What is being asked:
Report every line of the entries that contains the word "unsigned".

(Record excerpts Opens)

### config.mk
export PLATFORM = sky130hd
export DESIGN_NAME = sobel_quad_gradient
export DESIGN_NICKNAME = d
export VERILOG_FILES = /design/src/rtl/sgu_pkg.sv /design/src/rtl/sgu_dir_quant.sv /design/src/rtl/sgu_kernel.sv /design/src/rtl/sgu_window.sv /design/src/rtl/sgu_line_store.sv /design/src/rtl/sgu_raster_ctrl.sv /design/src/rtl/sobel_quad_gradient.sv
export SDC_FILE = /design/constraint.sdc
export NUM_CORES = 2
export LEC_CHECK = 0
export CAP_MARGIN = 20
export CORE_MARGIN = 1
export CORE_UTILIZATION = 55
export CTS_BUF_LIST = sky130_fd_sc_hd__clkbuf_8
export DETAILED_ROUTE_END_ITERATION = 16
export GPL_TIMING_DRIVEN = 0
export HOLD_SLACK_MARGIN = 0.03
export PLACE_DENSITY = 0.78
export SLEW_MARGIN = 10
export SYNTH_ARGS = -nofsm -noshare
export SYNTH_HDL_FRONTEND = slang
export SYNTH_SLANG_ARGS = --single-unit
export TNS_END_PERCENT = 20
### constraint.sdc
create_clock -name clk -period 7.8 [get_ports clk]
set_input_delay 0.78 -clock clk [delete_from_list [all_inputs] [get_ports clk]]
set_output_delay 0.78 -clock clk [all_outputs]
set_load 0.01 [all_outputs]
### src/rtl/sgu_pkg.sv
package sgu_pkg;

  // Quantised gradient orientation (sector of the gradient vector).
  typedef enum logic [1:0] {
    DIR_H    = 2'd0,
    DIR_D45  = 2'd1,
    DIR_V    = 2'd2,
    DIR_D135 = 2'd3
  } grad_dir_e;

endpackage

### src/rtl/sgu_dir_quant.sv
module sgu_dir_quant
  import sgu_pkg::*;
#(
  parameter int unsigned AW = 10
) (
  input  logic [AW-1:0] ax,
  input  logic [AW-1:0] ay,
  input  logic          neg_x,
  input  logic          neg_y,
  output grad_dir_e     dir
);

  // ay*128 against ax*53/128 and ax*309/128 scaled by 128.
  localparam int unsigned QW = AW + 9;

  logic [QW-1:0] ax_ext;
  logic [QW-1:0] ay_scaled;
  logic [QW-1:0] lim_lo;
  logic [QW-1:0] lim_hi;

  always_comb begin
    ax_ext    = QW'(ax);
    ay_scaled = QW'(ay) << 7;
    lim_lo    = (ax_ext << 5) + (ax_ext << 4) + (ax_ext << 2) + ax_ext;
    lim_hi    = (ax_ext << 8) + lim_lo;
  end

  always_comb begin
    if (ax == '0 && ay == '0) begin
      dir = DIR_H;
    end else if (ay_scaled < lim_lo) begin
      dir = DIR_H;
    end else if (ay_scaled > lim_hi) begin
      dir = DIR_V;
    end else if (neg_x == neg_y) begin
      dir = DIR_D45;
    end else begin
      dir = DIR_D135;
    end
  end

endmodule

(Record excerpts Closes)

Answer section:
  parameter int unsigned AW = 10
  localparam int unsigned QW = AW + 9;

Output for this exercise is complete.